Counsel for the appellant contends that, in the event that this court found that neither the crime of lesiones graves nor that of lesiones menos graves had been committed, and that the offense was no more than a misdemeanor, the accused can not be sentenced for the latter offense, because the information upon which the trial was had was no filed until the 18th of January, 1907, more than two months after the commission of the misdemeanor; under the provisions of article 131 of the Penal Code, a criminal action of misdemeanors prescribes in two months from the commission of the offense.
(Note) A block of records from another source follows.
==> src/rtl/adam_pause_sequencer.sv <==
// Fans one upstream pause handshake out to NO_MSTS downstream handshakes,
// issuing them group by group with an optional reversed resume order and a per-group watchdog.
module adam_pause_sequencer #(
  parameter int          NO_MSTS        = 8,
  parameter int          GROUP_SIZE     = NO_MSTS,
  parameter bit          REVERSE_RESUME = 1'b1,
  parameter int unsigned TIMEOUT        = 0
) (
  input  logic                                        clk,
  input  logic                                        rst,
  input  logic                                        slv_req,
  output logic                                        slv_ack,
  output logic [NO_MSTS-1:0]                          mst_req,
  input  logic [NO_MSTS-1:0]                          mst_ack,
  input  logic [NO_MSTS-1:0]                          en,
  output logic                                        busy,
  output logic                                        timeout,
  output logic [(NO_MSTS > 1 ? $clog2(NO_MSTS) : 1)-1:0] timeout_idx
);

  localparam int NO_GROUPS = (NO_MSTS + GROUP_SIZE - 1) / GROUP_SIZE;
  localparam int GW        = (NO_GROUPS > 1) ? $clog2(NO_GROUPS) : 1;
  localparam int IW        = (NO_MSTS > 1) ? $clog2(NO_MSTS) : 1;
  localparam int CW        = (TIMEOUT > 0) ? $clog2(TIMEOUT + 1) : 1;

  localparam logic [GW-1:0] LAST_GRP = GW'(NO_GROUPS - 1);
  localparam logic [CW-1:0] TO_VAL   = CW'(TIMEOUT);

  typedef enum logic {
    S_IDLE,
    S_WAIT
  } state_t;

  state_t             r_state, w_state_nxt;
  logic               r_dir, w_dir_nxt;
  logic [NO_MSTS-1:0] r_emask, w_emask_nxt;
  logic [NO_MSTS-1:0] r_mst_req, w_mst_req_nxt;
  logic [GW-1:0]      r_grp, w_grp_nxt;
  logic [CW-1:0]      r_cnt, w_cnt_nxt;
  logic               r_slv_ack, w_slv_ack_nxt;
  logic               r_busy, w_busy_nxt;
  logic               r_timeout, w_timeout_nxt;
  logic [IW-1:0]      r_timeout_idx, w_timeout_idx_nxt;

  logic               w_fwd;
  logic [GW-1:0]      w_first_grp;
  logic [GW-1:0]      w_last_grp;
  logic [GW-1:0]      w_grp_step;
  logic [NO_MSTS-1:0] w_pend;
  logic               w_grp_done;
  logic [IW-1:0]      w_pend_idx;
  logic               w_pend_found;
  logic [CW-1:0]      w_cnt_inc;

  function automatic logic [NO_MSTS-1:0] grp_mask(input logic [GW-1:0] g);
    logic [NO_MSTS-1:0] m;
    m = '0;
    for (int unsigned i = 0; i < NO_MSTS; i++) begin
      m[i] = (GW'(i / GROUP_SIZE) == g);
    end
    return m;
  endfunction

  // Only the masked channels take the new direction; all others hold their request.
  function automatic logic [NO_MSTS-1:0] issue(input logic [NO_MSTS-1:0] cur,
                                               input logic [NO_MSTS-1:0] mask,
                                               input logic               dir);
    return (cur & ~mask) | ({NO_MSTS{dir}} & mask);
  endfunction

  assign w_fwd       = r_dir || !REVERSE_RESUME;
  assign w_first_grp = (!slv_req && REVERSE_RESUME) ? LAST_GRP : '0;
  assign w_last_grp  = w_fwd ? LAST_GRP : '0;
  assign w_grp_step  = w_fwd ? (r_grp + 1'b1) : (r_grp - 1'b1);
  assign w_pend      = r_emask & grp_mask(r_grp) & (mst_ack ^ {NO_MSTS{r_dir}});
  assign w_grp_done  = ~|w_pend;
  assign w_cnt_inc   = r_cnt + 1'b1;

  always_comb begin
    w_pend_idx   = '0;
    w_pend_found = 1'b0;
    for (int unsigned i = 0; i < NO_MSTS; i++) begin
      if (w_pend[i] && !w_pend_found) begin
        w_pend_idx   = IW'(i);
        w_pend_found = 1'b1;
      end
    end
  end

  always_ff @(posedge clk) begin
    if (!rst) begin
      r_state       <= S_IDLE;
      r_dir         <= 1'b1;
      r_emask       <= '1;
      r_mst_req     <= '1;
      r_grp         <= '0;
      r_cnt         <= '0;
      r_slv_ack     <= 1'b1;
      r_busy        <= 1'b0;
      r_timeout     <= 1'b0;
      r_timeout_idx <= '0;
    end else begin
      r_state       <= w_state_nxt;
      r_dir         <= w_dir_nxt;
      r_emask       <= w_emask_nxt;
      r_mst_req     <= w_mst_req_nxt;
      r_grp         <= w_grp_nxt;
      r_cnt         <= w_cnt_nxt;
      r_slv_ack     <= w_slv_ack_nxt;
      r_busy        <= w_busy_nxt;
      r_timeout     <= w_timeout_nxt;
      r_timeout_idx <= w_timeout_idx_nxt;
    end
  end

  always_comb begin
    w_state_nxt       = r_state;
    w_dir_nxt         = r_dir;
    w_emask_nxt       = r_emask;
    w_mst_req_nxt     = r_mst_req;
    w_grp_nxt         = r_grp;
    w_cnt_nxt         = r_cnt;
    w_slv_ack_nxt     = r_slv_ack;
    w_busy_nxt        = r_busy;
    w_timeout_nxt     = r_timeout;
    w_timeout_idx_nxt = r_timeout_idx;

    case (r_state)
      S_IDLE: begin
        if (slv_req != r_slv_ack) begin
          w_state_nxt   = S_WAIT;
          w_dir_nxt     = slv_req;
          w_emask_nxt   = en;
          w_grp_nxt     = w_first_grp;
          w_mst_req_nxt = issue(r_mst_req, en & grp_mask(w_first_grp), slv_req);
          w_busy_nxt    = 1'b1;
          w_timeout_nxt = 1'b0;
          w_cnt_nxt     = '0;
        end
      end

      S_WAIT: begin
        if (!w_grp_done) begin
          // Saturating watchdog; the flag is raised on the edge the count reaches TIMEOUT.
          if (TIMEOUT != 0 && r_cnt != TO_VAL) begin
            w_cnt_nxt = w_cnt_inc;
            if (w_cnt_inc == TO_VAL) begin
              w_timeout_nxt     = 1'b1;
              w_timeout_idx_nxt = w_pend_idx;
            end
          end
        end else if (r_grp != w_last_grp) begin
          w_grp_nxt     = w_grp_step;
          w_mst_req_nxt = issue(r_mst_req, r_emask & grp_mask(w_grp_step), r_dir);
          w_cnt_nxt     = '0;
        end else begin
          w_slv_ack_nxt = r_dir;
          w_busy_nxt    = 1'b0;
          w_state_nxt   = S_IDLE;
        end
      end

      default: w_state_nxt = S_IDLE;
    endcase
  end

  assign slv_ack     = r_slv_ack;
  assign mst_req     = r_mst_req;
  assign busy        = r_busy;
  assign timeout     = r_timeout;
  assign timeout_idx = r_timeout_idx;

endmodule

==> config.mk <==
export PLATFORM = sky130hd
export DESIGN_NAME = adam_pause_sequencer
export DESIGN_NICKNAME = d
export VERILOG_FILES = /design/src/rtl/adam_pause_sequencer.sv
export SDC_FILE = /design/constraint.sdc
export NUM_CORES = 1
export LEC_CHECK = 0
export CAP_MARGIN = 20
export CORE_AREA = 2 2 44 66
export DETAILED_ROUTE_END_ITERATION = 12
export DIE_AREA = 0 0 46 68
export PLACE_DENSITY = 0.77
export SLEW_MARGIN = 5
export SYNTH_ARGS = -nofsm -noshare
export SYNTH_HDL_FRONTEND = slang
export SYNTH_SLANG_ARGS = --single-unit
==> constraint.sdc <==
create_clock -name clk -period 1.4 [get_ports clk]
set_input_delay 0.14 -clock clk [delete_from_list [all_inputs] [get_ports clk]]
set_output_delay 0.14 -clock clk [all_outputs]
set_load 0.005 [all_outputs]
==> results of run 1 <==
## how the worst max path moves through the flow
stage / start / to / slack (ns) / cells after the start
after floorplan: r_dir$_SDFFE_PN1P_ / r_state$_SDFF_PN0_ / -0.05 / 5
final: r_dir$_SDFFE_PN1P_ / r_state$_SDFF_PN0_ / -0.1 / 5
after global routing: r_dir$_SDFFE_PN1P_ / r_state$_SDFF_PN0_ / -0.13 / 5
after global placement: mst_ack[0] / r_state$_SDFF_PN0_ / -0.27 / 5
after CTS: r_dir$_SDFFE_PN1P_ / slv_ack$_SDFFE_PN1P_ / -0.1 / 4
after detailed placement: mst_ack[0] / r_state$_SDFF_PN0_ / -0.32 / 5
## flip-flops by register name (all words and copies together), names as in the netlist
register and flops:
r_state 1, busy 1, r_dir 1, slv_ack 1, mst_req 8, r_emask 8
## power by group through the flow
stage          logic [µW]  clock network, µW  registers, µW
3_5_place_dp          322                  0            677
3_3_place_gp          317                  0            673
6_report              375                375            667
4_1_cts               343                379            663
5_1_grt               408                406            675
2_1_floorplan         169                  0            668
## stage by stage
step / setup WS (ns) / total power [µW] / util
2_1_floorplan: -0.0453 / 836 / -
3_3_place_gp: -0.271 / 990 / 0.504
3_5_place_dp: -0.318 / 999 / 0.504
4_1_cts: -0.0968 / 1390 / 0.532
5_1_grt: -0.131 / 1490 / 0.560
6_report: -0.0955 / 1420 / 0.560
## layout by cell type (no fill, tap or decap), drive strengths merged
cell type	Yosys	routed
xor2	5	5
inv	2	2
mux2i	8	8
o211ai	1	1
nor2b	2	2
nor2	2	2
and2	1	1
a21boi	7	7
buf	7	11
nand2	18	18
o21ai	11	11
clkbuf	3	3
o21a	1	1
and2b	1	1
o41a	1	1
a22o	2	2
conb	1	4
a31oi	2	2
nand3	1	1
dfxtp	20	20
nor4b	1	1
dlymetal6s2s	0	1
clkdlybuf4s50	0	27
a21oi	8	8
a221oi	3	3
nand2b	4	4
## critical path, stage by stage (launching register included)
cell,delay [ns]
dfxtp_4,0.38
buf_6,0.13
a221oi_4,0.21
a31oi_4,0.08
o41a_1,0.42
o21a_1,0.17
## final cells by class
class | count | area, µm² | share of cell area
Sequential cell | 20 | 405 | 0.280
Inverter | 2 | 7.51 | 0.00518
Tap cell | 25 | 31.3 | 0.0216
Multi-Input combinational cell | 83 | 592 | 0.408
Clock buffer | 3 | 41.3 | 0.0285
Timing Repair Buffer | 39 | 373 | 0.257
## kinds of logic after synthesis
family	Yosys count
AOI/OAI and AO/OA	36
and+or+nand+nor	30
buffers and inverters	12
xor gates and xnor gates	5
DFF	20
muxes	8
other	1
## per-layer routing
layer,track usage,vias to the layer above,routed length [µm]
met5,0,-,0
met4,0.0964,0,49
met3,0.0264,4,52
met2,0.286,20,1320
met1,0.193,451,1060
li1,-,452,-
## timing repair
| action | in CTS | in global routing |
|---|---|---|
| hold buffers | 0 | 0 |
| setup buffers | 1 | 1 |
| gates resized for setup | 8 | 11 |
| endpoints found under the setup margin | 9 | 5 |
| pin swaps | 1 | 2 |
==> flow_summary.toml, run 1 <==
[status]
status = "finished, violations left"
violations = "setup timing"

[synthesis]
syn-cell-area_um2 = 976
synth_compound_area_frac = 0.236
seq_area_frac_synth = 0.410
synth.area.top_cells = "dfxtp_1 41%, mux2i_1 8.2%, nand2_1 6.9%"
synth_commonest_cells = "20 x dfxtp_1, 18 x nand2_1, 11 x o21ai_0, 8 x a21oi_1, 8 x mux2i_1"
synth-async-reset-ratio = 0
synth_top_family_by_area = "compound AO/OA/AOI/OAI gates"
synth_seq_cells = 20
synth_top_area_cell = "dfxtp_1"
yosysMostFrequentCell = "dfxtp_1"
synth-simple-area-share = 0.151
synthFlopType = "dfxtp_1"
syn_avg_cell_area_um2 = 8.71
yosys.area.top_type_share = 0.410
synth_cell_type_count = 26
syn_inst = 112
yosysWarnings = 0
yosys.area_share.xor_xnor = 0.0449
synthMuxAreaShare = 0.0821
synth_edf_count = 0
synthAdderAreaFrac = 0

[routing]
vias_per_cell = 5.39
wl_per_cell_um = 14.4
drt_iter0_markers = 19
vias = 927
first_pass_iters = 4
wl_mm = 2.48
antenna_left = 0
drc = 0

[global_routing]
grt_pass1_wl_mm = 3.82
antenna_found_initial = 0
grt.overflow.total = 0
grt_pass1_vias = 860
grt_start_max_net_pins = 11
globalRouteTotalUtil = 0.169

[die]
core_area_um2 = 2590
rows = 23
dieArea_um2 = 3130
ioPinCount = 33
initial_core_util = 0.377
fp.dieH_um = 68
die_w_um = 46

[clocking]
numClockSinks = 20
cts_tree = "built"
cts_buffers = 3
cts.clk_slew.worst_paths_ns = 0.07
clkLatencyLatePin_ns = 0.25
clockBufferDepth = 2
cts_max_level = 1
clockRootBuffer = "clkbuf_8"

[power_and_ir_drop]
power_frac_clock = 0.264
power.share.combinational = 0.265
switching_power_uw = 391
ir_worst_vdd_mv = 0.631
swShare = 0.276
power_density_nw_per_um2 = 978
power.internal_uw = 1030
p_seq_frac = 0.471
leakagePower_uw = 0.000591

[place]
dpl.hpwl_mm = 1.72
post-place-cells = 167
io_buffer_count = 28
placed_cell_area_um2 = 1310
gp_congestion = 0.834

[sta]
final_hold_viol_count = 0
finalCritPeriodShare = 1.07
setup_viol_count_final = 2
min_period_ns = 1.50
fin_tns_setup_ns = -0.174
finClkSkew_ns = 0.00363
slew_violations = 0
rsz0062_at_grt = "true"
fin_ws_ns = -0.0955
hold_ws_ns = 0.476
clock.fmax_mhz = 669

[setup_path]
rrSetupSlack_ns = -0.1
end_kind = "flop"
cp.arrival_ns = 1.65
start_kind = "flop"
r2r_cells = 5
r2r_start = "r_dir$_SDFFE_PN1P_"
cp_max_fo = 6
crit_required_ns = 1.55
worstSetupPathType = "flop to flop"
r2r_end = "r_state$_SDFF_PN0_"

[finish]
final_nets = 168
antenna_cells = 0
stdcell_count = 172
syn_to_final_growth_pct = 48.6
design_area_um2 = 1450
drive_above_1_share = 0.170
nFillCells = 204

[min_path]
min_delay_path_depth = 2
min_to = "busy$_SDFFE_PN0P_"
min_path_type = "flop to flop"
hp-start = "busy$_SDFFE_PN0P_"

[job]
maxCapViolCount = 0
(Power assumes the default switching activity.)
==> run 2: changes to the inputs <==
--- a/config.mk
+++ b/config.mk
@@ -9,7 +9,8 @@
 export CORE_AREA = 2 2 44 66
 export DETAILED_ROUTE_END_ITERATION = 12
 export DIE_AREA = 0 0 46 68
-export PLACE_DENSITY = 0.77
+export PLACE_DENSITY = 0.71
+export SKIP_CTS_REPAIR_TIMING = 1
 export SLEW_MARGIN = 5
 export SYNTH_ARGS = -nofsm -noshare
 export SYNTH_HDL_FRONTEND = slang
==> run 2 against run 1 <==
Net effect:
- sequential cell count is the same
- maximum frequency grew 1.2%
- non-clock buffer count is the same
- final cell count grew 0.58%
- die area is the same
- sequential power shrank 0.6%
- the run still ends with setup timing left
==> flow_summary.toml, run 2 (synthesis gave the netlist of run 1 again) <==
[routing]
first_pass_iters = 4
vias_per_cell = 5.21
wl_mm = 2.33
drt_iter0_markers = 14
vias = 901
wl_per_cell_um = 13.5
antenna_left = 0
drc = 0

[power_and_ir_drop]
p_total_uw = 1450
leakagePower_uw = 0.000586
power_density_nw_per_um2 = 1030
ir_worst_vdd_mv = 0.550

[global_routing]
antenna_found_initial = 0
use_met3 = 0.0158
grt.overflow.total = 0
grtUsageMet2 = 0.259
grt_start_max_net_pins = 12
globalRouteTotalUtil = 0.162
use_met1 = 0.196
busiest_layer = "met2"
grt_pass1_wl_mm = 3.77
grt_pass1_vias = 867

[finish]
nFillCells = 240
multi_input_area_um2 = 544
antenna_cells = 0
drive_above_1_share = 0.155
final_nets = 168
seq_area_um2 = 404
syn_to_final_growth_pct = 45.0
final_cell_mix = "27 x clkdlybuf4s50_1, 19 x dfxtp_1, 18 x nand2_1"
final_common_cell = "clkdlybuf4s50_1"

[setup_path]
cp.arrival_ns = 1.64
worst-path-buf-inv = 0
worstSetupPathType = "flop to flop"
crit_required_ns = 1.56
cp_max_fo = 6
slowest_stage = "o41a_1"
cpPeakStageDelay_ns = 0.41
start_kind = "flop"
cp_top_family = "compound AO/OA/AOI/OAI gates"
end_kind = "flop"
worstPathCellList = "xor2_1 > a22o_1 > o41a_1 > o21a_1"

[sta]
min_period_ns = 1.48
finalCritPeriodShare = 1.06
slew_violations = 0
final_hold_viol_count = 0
hold_ws_ns = 0.321
setup_viol_count_final = 4
fin_ws_ns = -0.0783
rsz0062_at_grt = "true"
finClkSkew_ns = 0.00474
clock.fmax_mhz = 676

[clocking]
cts_max_level = 1
numClockSinks = 20
clockRootBuffer = "clkbuf_8"
clockBufferDepth = 2
clkLatencyLatePin_ns = 0.26
cts_buffers = 3
cts.clk_slew.worst_paths_ns = 0.07
cts_tree = "built"

[place]
gp_congestion = 0.838
io_buffer_count = 28
dpl.hpwl_mm = 1.72
pre_cts_slack_ns = -0.286

[die]
dieArea_um2 = 3130
fp.dieH_um = 68
core_area_um2 = 2590
rows = 23
die_w_um = 46
initial_core_util = 0.377
ioPinCount = 33

[min_path]
min_path_type = "input pin to flop"

[status]
violations = "setup timing"
status = "finished, violations left"

[job]
maxCapViolCount = 0
## run 2: metal layers
layer	routed length, µm	vias up
met2	1220	21
met1	981	419
met4	61	0
met3	74	7
met5	0	-
li1	-	454
## run 2: worst min-delay path, stage by stage
cell	delay, ns
dlymetal6s2s_1	0.19
nor2_1	0.11
o21ai_0	0.08
## run 2: area by class of cell
cell class,instances,area share
repair buffers,39,0.263
clock buffers,4,0.0389
well taps,25,0.0221
flip-flops and latches,20,0.286
multi-input cells,83,0.385
inverters,2,0.00531
## run 2: final timing paths
| check | to | slack [ns] | cells past startpoint | from |
|---|---|---|---|---|
| min | mst_req[6]$_SDFFE_PN1P_ | 0.32 | 3 | slv_req |
| max reg2reg | r_state$_SDFF_PN0_ | -0.08 | 4 | r_dir$_SDFFE_PN1P_ |
| min reg2reg | busy$_SDFFE_PN0P_ | 0.48 | 2 | busy$_SDFFE_PN0P_ |
| max | r_state$_SDFF_PN0_ | -0.08 | 4 | r_dir$_SDFFE_PN1P_ |
## run 2: through the flow
stage          utilization  instances  area [µm²]  TNS (ns)
2_1_floorplan            -        115         988   -0.0453
3_3_place_gp         0.510        169        1320     -3.25
3_5_place_dp         0.510        169        1320     -3.78
4_1_cts              0.531        173        1380    -0.403
5_1_grt              0.546        173        1420    -0.458
6_report             0.546        173        1420    -0.154
## run 2: power by group
group | switching, µW | internal, µW
logic | 143 | 203
clock network | 195 | 250
registers | 41.4 | 622
==> run 3: changes to the inputs <==
--- a/config.mk
+++ b/config.mk
@@ -11,7 +11,7 @@
 export DIE_AREA = 0 0 46 68
 export PLACE_DENSITY = 0.71
 export SKIP_CTS_REPAIR_TIMING = 1
-export SLEW_MARGIN = 5
+export SLEW_MARGIN = 30
 export SYNTH_ARGS = -nofsm -noshare
 export SYNTH_HDL_FRONTEND = slang
 export SYNTH_SLANG_ARGS = --single-unit
==> results of run 3 <==
No change in the layout: final DEF, timing and power equal those of run 2.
It appears, however, that the complaining witness reported the incident to the justice of the peace on the day of its occurrence, and that the preliminary proceedings upon which the information filed in Court of First Instance was based were had within sixty days after the commission of the offense; it can not be said, therefore, that the time of the prescriptive period has extinguished the penal liability of the accused because the prescriptive period was interrupted by the institution of criminal proceedings, and suspended during the continuance thereof. (Penal Code, art. 131.)

The penalty prescribed in article 587 of the Penal Code for the infliction of physical injuries that prevent the injured person from working from one to seven days or make medical attendance necessary for a like period is that of arresto menor — that is, from one to thirty days' arrest. The Solicitor-General prays that this penalty be imposed in its maximum degree in consideration of the aggravating circumstance attendant on the commission of the offense, which is defined and set out in paragraph 19 of article 10 of the Penal Code. Article 605 of the Penal Code provides that:

In applying the penalties of this book, the courts shall proceed, according to their sound judgment, within the limits of each of them, in view of the circumstances of each case.

Hence, in imposing the penalties prescribed for misdemeanors, the court is not bound by the rules of Section II, Chapter IV, Title III, Book I, of the Penal Code, which provide for the application of penalties in consideration of the existence or nonexistence of the extenuating and aggravating circumstances set out in Chapters III and IV, Title I, Book I of said code.

We therefore reverse the judgment of conviction and sentence imposed by the trial court, and find the accused guilty of the misdemeanor defined and penalized in article 587 of the Penal Code, and sentenced him to twenty-five days of arresto mayor in the municipal jail of Abuyog of the Province of Leyte, to the payment of an indemnity to the complaining witness of P50, with subsidiary imprisonment at the rate of 15 pesetas for each day's arrest, but the subsidiary arrest not to exceed the third part of the principal penalty (art. 609, Penal Code), and to the payment of one-half of the costs in the Court of First Instance, and the costs of this appeal. So ordered.

Arellano, C.J., Torres, Mapa, Johnson, Willard and Tracey, JJ., concur.